Data excerpts
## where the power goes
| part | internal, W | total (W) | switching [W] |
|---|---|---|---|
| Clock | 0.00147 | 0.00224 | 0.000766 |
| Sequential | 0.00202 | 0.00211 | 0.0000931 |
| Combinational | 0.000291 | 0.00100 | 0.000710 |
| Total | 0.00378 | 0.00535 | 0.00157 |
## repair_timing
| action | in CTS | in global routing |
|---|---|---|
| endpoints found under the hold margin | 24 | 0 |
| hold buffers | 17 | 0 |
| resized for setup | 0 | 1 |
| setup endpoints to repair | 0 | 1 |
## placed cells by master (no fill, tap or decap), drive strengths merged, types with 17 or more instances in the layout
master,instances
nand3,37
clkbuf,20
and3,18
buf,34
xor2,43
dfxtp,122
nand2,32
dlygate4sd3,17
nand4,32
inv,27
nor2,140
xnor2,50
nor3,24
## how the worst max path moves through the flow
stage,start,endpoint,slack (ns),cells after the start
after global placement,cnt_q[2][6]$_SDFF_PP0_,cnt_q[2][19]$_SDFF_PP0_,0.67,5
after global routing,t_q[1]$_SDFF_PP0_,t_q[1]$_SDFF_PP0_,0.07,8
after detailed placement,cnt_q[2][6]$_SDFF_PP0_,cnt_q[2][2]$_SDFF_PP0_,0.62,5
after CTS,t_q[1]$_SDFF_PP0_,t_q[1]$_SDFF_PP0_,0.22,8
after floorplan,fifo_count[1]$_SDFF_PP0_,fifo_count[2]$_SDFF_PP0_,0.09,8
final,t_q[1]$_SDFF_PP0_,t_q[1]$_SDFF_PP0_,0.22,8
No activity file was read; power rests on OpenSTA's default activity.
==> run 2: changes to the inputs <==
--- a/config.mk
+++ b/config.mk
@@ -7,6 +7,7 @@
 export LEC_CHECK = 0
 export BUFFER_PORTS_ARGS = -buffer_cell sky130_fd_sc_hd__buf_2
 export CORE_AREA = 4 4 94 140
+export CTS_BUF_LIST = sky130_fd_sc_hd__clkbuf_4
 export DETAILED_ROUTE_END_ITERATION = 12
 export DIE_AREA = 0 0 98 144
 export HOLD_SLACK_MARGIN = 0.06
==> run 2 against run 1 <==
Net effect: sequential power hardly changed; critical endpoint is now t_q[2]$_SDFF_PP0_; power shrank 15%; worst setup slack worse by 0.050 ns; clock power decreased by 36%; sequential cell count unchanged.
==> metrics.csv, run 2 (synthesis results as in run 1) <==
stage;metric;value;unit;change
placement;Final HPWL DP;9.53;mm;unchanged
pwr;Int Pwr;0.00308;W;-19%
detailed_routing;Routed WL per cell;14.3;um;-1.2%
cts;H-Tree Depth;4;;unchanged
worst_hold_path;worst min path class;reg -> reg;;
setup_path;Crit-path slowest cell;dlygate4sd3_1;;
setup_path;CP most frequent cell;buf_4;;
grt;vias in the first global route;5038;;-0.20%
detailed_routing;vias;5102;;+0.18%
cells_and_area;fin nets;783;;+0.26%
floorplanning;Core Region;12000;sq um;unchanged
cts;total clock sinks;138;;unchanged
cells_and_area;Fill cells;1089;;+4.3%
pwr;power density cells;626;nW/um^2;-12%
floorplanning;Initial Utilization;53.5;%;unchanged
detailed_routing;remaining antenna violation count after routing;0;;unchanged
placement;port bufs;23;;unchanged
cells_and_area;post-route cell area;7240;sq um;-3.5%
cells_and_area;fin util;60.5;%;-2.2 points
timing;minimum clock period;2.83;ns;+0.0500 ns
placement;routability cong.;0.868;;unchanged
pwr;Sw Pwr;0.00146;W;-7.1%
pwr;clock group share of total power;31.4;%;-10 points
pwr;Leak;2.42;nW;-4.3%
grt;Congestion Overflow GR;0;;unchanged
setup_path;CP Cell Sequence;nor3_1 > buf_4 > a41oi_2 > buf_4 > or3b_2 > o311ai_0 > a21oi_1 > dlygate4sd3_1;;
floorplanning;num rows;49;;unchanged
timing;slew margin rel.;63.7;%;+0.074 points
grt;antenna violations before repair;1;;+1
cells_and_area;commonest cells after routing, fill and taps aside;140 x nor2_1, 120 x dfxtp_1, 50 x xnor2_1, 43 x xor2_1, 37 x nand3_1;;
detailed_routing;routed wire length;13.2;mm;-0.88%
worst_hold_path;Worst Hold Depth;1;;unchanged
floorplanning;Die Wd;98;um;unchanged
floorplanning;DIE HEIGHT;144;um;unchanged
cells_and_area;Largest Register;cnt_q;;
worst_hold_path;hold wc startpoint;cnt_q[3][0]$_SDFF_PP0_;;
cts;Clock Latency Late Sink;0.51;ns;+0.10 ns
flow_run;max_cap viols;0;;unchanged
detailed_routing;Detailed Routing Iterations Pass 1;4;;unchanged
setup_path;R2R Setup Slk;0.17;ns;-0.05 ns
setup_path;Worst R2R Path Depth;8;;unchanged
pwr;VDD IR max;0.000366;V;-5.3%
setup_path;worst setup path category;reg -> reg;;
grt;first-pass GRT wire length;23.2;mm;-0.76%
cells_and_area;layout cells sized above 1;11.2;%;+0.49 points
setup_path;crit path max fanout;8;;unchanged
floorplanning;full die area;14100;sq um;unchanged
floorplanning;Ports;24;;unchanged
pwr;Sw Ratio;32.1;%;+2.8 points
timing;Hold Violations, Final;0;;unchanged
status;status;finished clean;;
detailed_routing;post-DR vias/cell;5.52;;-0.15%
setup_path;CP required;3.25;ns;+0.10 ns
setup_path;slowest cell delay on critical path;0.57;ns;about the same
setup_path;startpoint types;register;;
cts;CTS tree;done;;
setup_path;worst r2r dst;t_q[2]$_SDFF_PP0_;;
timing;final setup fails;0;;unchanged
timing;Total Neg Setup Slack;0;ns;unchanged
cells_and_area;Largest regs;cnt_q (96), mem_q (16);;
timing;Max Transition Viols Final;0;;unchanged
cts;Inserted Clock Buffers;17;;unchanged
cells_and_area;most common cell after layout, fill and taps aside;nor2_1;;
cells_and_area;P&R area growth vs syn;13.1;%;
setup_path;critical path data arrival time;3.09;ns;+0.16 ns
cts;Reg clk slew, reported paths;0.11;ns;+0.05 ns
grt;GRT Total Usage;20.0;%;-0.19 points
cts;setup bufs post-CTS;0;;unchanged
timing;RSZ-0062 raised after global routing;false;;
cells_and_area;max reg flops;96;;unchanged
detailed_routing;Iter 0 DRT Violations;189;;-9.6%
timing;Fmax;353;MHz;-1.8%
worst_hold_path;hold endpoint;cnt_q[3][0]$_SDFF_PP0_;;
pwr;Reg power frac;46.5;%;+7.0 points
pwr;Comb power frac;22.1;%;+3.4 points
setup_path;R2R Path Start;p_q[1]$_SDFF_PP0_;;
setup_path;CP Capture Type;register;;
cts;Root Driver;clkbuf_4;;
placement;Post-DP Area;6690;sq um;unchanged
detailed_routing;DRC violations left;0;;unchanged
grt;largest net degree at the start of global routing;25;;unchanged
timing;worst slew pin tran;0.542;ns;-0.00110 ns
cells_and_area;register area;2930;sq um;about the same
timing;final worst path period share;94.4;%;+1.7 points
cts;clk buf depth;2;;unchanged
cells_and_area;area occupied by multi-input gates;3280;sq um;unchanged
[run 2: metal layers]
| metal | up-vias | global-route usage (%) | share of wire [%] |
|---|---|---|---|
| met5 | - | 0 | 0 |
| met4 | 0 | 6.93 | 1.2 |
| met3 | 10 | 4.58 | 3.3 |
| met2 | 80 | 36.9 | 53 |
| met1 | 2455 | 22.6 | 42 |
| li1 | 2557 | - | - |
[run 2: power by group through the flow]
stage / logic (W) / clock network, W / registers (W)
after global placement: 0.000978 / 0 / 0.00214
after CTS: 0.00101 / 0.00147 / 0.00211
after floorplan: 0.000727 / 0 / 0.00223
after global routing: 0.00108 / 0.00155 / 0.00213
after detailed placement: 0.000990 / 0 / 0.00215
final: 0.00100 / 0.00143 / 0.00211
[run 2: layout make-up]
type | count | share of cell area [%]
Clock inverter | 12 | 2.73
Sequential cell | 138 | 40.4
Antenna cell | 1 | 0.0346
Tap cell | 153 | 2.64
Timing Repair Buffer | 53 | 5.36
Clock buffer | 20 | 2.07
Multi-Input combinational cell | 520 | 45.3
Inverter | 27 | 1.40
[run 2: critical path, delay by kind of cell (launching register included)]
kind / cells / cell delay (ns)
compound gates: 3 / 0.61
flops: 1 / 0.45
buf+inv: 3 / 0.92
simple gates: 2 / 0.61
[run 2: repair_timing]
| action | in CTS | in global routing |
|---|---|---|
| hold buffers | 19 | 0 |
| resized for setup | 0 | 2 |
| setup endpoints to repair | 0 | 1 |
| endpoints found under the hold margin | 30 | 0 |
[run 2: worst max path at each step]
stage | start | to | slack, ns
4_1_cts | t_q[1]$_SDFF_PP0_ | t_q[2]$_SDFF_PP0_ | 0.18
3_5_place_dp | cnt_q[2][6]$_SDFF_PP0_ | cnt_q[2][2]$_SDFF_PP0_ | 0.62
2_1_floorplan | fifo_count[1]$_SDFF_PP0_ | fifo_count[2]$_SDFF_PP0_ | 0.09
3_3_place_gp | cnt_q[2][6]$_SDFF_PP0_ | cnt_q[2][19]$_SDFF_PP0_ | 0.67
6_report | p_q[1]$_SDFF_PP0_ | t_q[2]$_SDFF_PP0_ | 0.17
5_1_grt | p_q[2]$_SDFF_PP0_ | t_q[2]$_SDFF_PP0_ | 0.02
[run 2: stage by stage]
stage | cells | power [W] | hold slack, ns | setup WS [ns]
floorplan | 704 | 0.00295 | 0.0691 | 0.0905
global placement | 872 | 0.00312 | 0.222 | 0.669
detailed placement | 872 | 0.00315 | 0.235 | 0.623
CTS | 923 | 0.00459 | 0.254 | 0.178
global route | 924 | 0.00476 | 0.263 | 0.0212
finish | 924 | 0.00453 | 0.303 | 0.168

==

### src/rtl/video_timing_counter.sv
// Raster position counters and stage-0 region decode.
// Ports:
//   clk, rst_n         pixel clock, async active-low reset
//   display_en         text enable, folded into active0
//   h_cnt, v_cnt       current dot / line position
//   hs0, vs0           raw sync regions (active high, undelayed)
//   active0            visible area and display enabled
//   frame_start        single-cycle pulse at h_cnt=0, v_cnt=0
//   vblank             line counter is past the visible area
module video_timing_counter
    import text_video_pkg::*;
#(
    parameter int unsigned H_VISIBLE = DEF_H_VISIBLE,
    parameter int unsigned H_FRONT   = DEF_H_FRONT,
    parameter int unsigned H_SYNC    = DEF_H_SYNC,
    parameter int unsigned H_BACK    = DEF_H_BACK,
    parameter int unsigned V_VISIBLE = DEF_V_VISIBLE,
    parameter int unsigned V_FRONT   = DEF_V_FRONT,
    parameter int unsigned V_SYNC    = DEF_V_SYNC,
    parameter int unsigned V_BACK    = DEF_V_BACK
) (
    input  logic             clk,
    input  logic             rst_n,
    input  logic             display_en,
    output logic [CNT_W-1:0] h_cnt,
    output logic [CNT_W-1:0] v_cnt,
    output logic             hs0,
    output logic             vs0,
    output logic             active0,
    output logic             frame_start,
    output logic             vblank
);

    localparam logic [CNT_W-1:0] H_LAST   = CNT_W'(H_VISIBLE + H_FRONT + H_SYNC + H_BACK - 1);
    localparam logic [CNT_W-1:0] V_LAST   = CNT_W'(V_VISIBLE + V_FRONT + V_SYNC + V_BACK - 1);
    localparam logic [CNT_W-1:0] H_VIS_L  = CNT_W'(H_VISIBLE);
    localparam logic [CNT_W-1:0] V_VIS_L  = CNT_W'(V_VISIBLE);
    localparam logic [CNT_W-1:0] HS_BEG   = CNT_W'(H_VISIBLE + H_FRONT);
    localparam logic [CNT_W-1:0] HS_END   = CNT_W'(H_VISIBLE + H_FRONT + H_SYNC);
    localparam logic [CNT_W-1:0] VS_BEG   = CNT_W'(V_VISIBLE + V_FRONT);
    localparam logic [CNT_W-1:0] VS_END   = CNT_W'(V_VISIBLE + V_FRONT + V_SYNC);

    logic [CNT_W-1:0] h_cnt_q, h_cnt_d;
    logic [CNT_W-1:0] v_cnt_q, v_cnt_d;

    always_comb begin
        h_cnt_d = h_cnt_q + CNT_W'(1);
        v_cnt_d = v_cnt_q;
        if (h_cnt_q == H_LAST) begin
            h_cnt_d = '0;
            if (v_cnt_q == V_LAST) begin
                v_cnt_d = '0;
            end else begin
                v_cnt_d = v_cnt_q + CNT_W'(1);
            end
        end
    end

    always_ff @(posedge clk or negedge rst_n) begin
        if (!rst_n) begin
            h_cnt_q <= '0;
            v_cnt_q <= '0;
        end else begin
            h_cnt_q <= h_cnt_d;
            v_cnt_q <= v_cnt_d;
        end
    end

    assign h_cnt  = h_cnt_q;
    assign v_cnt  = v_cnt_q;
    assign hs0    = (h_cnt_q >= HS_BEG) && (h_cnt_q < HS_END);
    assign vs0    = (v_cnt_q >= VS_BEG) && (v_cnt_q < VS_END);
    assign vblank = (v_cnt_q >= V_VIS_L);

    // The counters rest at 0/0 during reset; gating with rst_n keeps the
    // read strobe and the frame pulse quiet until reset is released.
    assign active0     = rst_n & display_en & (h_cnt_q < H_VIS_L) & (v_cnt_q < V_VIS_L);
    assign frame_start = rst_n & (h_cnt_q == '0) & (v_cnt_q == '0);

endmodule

__Directions for this task__:
Pull every line containing "group" from the entries above and copy it.

__Task result__:
pwr;clock group share of total power;31.4;%;-10 points
[run 2: power by group through the flow]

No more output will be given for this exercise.